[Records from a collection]
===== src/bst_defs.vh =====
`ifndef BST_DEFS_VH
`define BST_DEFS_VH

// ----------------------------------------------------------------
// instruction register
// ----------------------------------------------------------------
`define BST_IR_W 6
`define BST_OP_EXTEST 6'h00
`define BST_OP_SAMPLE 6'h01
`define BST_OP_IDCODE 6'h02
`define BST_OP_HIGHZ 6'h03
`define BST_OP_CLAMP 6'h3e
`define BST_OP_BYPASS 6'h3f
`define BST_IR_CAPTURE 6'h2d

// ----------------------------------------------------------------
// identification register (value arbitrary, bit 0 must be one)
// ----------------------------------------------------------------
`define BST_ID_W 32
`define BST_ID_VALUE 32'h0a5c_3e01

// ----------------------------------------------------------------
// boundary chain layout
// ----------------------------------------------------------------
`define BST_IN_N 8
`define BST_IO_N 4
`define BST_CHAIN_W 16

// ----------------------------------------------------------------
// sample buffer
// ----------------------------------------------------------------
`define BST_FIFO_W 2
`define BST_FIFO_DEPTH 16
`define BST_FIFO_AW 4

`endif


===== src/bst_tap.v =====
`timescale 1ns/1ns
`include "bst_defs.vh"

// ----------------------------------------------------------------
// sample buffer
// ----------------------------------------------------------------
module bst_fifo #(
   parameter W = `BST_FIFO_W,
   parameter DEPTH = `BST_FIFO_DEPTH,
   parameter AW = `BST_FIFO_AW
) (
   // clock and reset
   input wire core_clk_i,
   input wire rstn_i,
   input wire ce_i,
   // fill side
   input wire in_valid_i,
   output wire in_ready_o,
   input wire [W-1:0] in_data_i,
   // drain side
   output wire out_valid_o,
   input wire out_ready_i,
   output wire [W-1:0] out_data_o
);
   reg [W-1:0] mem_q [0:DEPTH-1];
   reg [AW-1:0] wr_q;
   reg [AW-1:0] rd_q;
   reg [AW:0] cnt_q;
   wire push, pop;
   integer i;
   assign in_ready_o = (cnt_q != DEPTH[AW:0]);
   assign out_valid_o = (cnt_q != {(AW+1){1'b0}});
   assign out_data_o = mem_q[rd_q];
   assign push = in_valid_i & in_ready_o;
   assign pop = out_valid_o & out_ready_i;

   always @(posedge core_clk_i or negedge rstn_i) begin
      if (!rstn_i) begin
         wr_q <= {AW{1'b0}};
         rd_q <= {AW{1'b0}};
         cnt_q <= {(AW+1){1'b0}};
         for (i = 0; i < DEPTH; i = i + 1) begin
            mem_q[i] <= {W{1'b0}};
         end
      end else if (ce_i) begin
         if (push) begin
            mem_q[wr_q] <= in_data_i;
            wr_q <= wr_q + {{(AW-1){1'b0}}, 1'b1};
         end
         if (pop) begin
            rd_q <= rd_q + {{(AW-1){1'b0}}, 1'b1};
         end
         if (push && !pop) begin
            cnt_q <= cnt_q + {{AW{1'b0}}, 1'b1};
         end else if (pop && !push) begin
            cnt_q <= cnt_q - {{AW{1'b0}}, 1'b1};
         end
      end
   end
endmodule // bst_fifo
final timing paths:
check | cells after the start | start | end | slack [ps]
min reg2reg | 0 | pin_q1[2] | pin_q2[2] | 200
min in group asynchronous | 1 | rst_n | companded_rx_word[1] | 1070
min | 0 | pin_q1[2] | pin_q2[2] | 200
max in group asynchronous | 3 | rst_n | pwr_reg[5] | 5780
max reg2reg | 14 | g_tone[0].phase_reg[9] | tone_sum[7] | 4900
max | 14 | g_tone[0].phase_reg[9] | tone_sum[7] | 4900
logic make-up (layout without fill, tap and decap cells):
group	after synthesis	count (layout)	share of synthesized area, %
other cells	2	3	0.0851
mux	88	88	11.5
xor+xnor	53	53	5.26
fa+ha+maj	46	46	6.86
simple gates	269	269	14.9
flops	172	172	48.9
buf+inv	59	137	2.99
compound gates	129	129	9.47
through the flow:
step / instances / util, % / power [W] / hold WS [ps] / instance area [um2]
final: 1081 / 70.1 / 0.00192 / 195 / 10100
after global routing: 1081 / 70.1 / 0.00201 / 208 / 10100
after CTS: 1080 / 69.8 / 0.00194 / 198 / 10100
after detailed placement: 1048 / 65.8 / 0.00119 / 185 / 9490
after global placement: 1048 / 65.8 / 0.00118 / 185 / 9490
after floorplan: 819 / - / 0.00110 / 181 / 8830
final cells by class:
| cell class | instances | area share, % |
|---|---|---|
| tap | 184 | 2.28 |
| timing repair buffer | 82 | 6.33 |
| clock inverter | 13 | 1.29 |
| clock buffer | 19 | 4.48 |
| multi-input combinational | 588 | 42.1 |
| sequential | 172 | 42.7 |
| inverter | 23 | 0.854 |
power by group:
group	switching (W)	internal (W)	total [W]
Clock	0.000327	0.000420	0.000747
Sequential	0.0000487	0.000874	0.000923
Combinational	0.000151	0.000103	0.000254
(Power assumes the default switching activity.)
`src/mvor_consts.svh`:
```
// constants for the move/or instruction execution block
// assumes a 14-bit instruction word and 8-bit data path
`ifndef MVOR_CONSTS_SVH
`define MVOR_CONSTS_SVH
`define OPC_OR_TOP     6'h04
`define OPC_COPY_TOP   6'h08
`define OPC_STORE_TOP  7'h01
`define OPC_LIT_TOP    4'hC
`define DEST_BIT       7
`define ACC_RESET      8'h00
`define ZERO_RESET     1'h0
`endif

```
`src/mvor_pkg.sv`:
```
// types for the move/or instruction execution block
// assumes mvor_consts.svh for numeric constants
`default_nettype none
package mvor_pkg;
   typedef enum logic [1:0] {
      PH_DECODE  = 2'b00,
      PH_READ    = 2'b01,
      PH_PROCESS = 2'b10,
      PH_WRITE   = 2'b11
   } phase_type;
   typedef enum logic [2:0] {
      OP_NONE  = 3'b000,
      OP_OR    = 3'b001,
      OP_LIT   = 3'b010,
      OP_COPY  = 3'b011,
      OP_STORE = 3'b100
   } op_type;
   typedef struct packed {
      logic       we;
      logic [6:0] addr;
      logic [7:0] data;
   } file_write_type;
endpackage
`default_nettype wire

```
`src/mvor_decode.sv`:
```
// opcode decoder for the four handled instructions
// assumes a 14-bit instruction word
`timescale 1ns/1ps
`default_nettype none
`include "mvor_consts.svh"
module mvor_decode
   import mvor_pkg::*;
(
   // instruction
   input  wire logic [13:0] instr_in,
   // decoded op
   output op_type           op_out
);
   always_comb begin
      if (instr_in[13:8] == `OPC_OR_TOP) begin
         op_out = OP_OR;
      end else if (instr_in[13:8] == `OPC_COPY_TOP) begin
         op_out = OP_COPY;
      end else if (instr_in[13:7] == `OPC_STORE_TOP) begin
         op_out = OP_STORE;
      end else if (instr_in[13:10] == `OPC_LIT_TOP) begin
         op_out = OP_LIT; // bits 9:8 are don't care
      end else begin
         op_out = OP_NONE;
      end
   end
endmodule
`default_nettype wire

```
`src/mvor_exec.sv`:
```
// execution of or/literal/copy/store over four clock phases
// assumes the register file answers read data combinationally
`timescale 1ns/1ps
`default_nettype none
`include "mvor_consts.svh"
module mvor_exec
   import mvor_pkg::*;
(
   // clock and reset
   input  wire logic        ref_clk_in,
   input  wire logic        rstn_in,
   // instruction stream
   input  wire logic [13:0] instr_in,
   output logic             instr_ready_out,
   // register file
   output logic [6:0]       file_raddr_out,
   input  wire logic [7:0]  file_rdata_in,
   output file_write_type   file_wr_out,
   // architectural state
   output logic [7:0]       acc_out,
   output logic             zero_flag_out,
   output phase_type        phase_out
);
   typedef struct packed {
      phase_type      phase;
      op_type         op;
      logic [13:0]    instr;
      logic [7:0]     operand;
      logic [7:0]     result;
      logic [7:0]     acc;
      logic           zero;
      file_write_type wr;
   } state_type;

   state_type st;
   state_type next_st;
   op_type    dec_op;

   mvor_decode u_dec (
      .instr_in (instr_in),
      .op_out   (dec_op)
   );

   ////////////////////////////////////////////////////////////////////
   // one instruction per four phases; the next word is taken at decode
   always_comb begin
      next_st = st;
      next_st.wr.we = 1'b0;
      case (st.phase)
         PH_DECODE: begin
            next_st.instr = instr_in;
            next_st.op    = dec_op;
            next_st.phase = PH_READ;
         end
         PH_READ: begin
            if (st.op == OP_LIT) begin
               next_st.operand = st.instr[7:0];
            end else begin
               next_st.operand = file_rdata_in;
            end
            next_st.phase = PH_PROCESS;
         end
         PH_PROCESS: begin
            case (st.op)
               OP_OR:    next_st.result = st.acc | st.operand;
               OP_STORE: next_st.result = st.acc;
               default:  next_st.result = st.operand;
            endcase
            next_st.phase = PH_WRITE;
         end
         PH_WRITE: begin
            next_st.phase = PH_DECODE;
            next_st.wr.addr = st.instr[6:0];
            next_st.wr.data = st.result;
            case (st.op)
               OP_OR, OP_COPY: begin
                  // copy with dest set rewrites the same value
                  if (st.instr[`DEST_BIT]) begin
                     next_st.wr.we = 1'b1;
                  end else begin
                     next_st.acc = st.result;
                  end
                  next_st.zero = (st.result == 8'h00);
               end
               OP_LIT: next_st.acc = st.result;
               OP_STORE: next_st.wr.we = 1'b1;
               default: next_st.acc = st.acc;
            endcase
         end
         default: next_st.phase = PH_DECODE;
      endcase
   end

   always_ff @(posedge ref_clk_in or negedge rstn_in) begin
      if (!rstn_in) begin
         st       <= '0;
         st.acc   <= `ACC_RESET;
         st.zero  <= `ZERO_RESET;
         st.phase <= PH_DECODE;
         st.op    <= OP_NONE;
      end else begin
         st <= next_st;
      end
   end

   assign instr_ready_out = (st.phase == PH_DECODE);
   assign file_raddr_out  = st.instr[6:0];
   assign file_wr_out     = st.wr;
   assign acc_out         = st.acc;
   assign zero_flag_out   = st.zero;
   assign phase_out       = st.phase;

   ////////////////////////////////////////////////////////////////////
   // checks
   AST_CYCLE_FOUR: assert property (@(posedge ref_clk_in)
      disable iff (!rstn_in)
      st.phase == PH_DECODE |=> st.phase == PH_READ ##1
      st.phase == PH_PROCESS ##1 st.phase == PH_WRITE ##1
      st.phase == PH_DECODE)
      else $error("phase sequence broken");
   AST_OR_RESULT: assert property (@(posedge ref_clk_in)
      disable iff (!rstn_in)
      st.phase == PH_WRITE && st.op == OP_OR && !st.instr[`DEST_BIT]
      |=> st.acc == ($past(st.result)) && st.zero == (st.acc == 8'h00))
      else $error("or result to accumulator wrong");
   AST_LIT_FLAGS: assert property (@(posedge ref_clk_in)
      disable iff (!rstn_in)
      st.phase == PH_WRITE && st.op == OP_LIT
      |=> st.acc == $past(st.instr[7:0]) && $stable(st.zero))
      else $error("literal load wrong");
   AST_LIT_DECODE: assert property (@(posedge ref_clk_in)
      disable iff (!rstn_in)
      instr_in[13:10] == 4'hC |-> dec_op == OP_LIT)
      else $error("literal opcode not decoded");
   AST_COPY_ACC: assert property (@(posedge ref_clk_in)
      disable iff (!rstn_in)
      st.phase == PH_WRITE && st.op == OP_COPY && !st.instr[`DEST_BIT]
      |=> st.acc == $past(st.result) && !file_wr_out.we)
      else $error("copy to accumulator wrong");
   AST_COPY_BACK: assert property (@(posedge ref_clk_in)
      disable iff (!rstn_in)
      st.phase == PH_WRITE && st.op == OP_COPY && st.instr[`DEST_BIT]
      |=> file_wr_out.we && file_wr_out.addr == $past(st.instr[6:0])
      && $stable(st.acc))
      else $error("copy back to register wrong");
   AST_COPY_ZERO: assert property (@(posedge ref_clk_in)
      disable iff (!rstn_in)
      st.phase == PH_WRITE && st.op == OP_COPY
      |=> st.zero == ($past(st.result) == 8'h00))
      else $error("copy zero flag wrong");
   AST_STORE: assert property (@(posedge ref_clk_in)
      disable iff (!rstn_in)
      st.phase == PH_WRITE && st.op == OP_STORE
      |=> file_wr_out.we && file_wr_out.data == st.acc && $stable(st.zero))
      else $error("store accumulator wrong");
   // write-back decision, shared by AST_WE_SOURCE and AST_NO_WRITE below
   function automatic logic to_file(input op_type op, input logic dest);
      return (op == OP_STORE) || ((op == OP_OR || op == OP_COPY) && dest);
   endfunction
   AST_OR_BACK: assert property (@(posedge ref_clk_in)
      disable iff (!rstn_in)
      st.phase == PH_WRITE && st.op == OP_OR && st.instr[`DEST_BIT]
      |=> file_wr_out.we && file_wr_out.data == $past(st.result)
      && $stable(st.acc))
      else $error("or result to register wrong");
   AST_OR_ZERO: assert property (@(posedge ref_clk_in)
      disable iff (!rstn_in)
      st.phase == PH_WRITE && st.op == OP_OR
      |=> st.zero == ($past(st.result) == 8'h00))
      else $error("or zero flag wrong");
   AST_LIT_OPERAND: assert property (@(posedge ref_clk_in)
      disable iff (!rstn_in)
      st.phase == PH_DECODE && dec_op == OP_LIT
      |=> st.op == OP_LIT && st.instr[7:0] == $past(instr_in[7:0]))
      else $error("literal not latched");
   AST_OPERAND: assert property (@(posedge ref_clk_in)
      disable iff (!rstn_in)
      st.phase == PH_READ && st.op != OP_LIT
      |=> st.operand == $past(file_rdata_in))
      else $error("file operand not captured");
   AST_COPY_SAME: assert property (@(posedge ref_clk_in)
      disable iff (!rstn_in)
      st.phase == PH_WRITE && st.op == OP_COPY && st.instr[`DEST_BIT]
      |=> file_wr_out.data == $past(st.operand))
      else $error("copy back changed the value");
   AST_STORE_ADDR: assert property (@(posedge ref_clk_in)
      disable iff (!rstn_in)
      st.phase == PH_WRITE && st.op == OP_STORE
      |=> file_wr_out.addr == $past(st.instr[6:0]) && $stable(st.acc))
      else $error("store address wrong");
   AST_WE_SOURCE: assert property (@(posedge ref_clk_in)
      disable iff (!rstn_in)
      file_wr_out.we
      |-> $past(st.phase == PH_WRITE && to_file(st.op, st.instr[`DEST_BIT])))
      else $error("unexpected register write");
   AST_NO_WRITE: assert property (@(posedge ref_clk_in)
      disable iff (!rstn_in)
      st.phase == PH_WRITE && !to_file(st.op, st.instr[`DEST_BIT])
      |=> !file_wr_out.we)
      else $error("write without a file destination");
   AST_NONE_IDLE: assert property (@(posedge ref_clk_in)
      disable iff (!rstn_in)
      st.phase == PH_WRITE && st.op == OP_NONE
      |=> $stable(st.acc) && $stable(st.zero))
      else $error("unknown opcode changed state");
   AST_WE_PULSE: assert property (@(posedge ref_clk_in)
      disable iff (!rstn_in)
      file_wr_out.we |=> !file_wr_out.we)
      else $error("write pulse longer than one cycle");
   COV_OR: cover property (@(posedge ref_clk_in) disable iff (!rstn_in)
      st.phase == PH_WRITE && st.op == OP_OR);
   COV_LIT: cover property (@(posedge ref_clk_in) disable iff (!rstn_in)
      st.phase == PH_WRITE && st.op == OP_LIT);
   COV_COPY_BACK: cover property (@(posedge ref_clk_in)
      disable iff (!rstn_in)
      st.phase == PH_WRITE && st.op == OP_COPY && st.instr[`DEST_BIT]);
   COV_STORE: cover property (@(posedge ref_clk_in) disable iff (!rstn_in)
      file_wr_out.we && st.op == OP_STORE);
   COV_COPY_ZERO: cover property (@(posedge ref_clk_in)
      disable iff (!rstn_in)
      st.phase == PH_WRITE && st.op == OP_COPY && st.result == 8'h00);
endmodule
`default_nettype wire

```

## Instructions to follow
From the records, copy out each line that includes the string "timing".

## Solution
final timing paths:
| timing repair buffer | 82 | 6.33 |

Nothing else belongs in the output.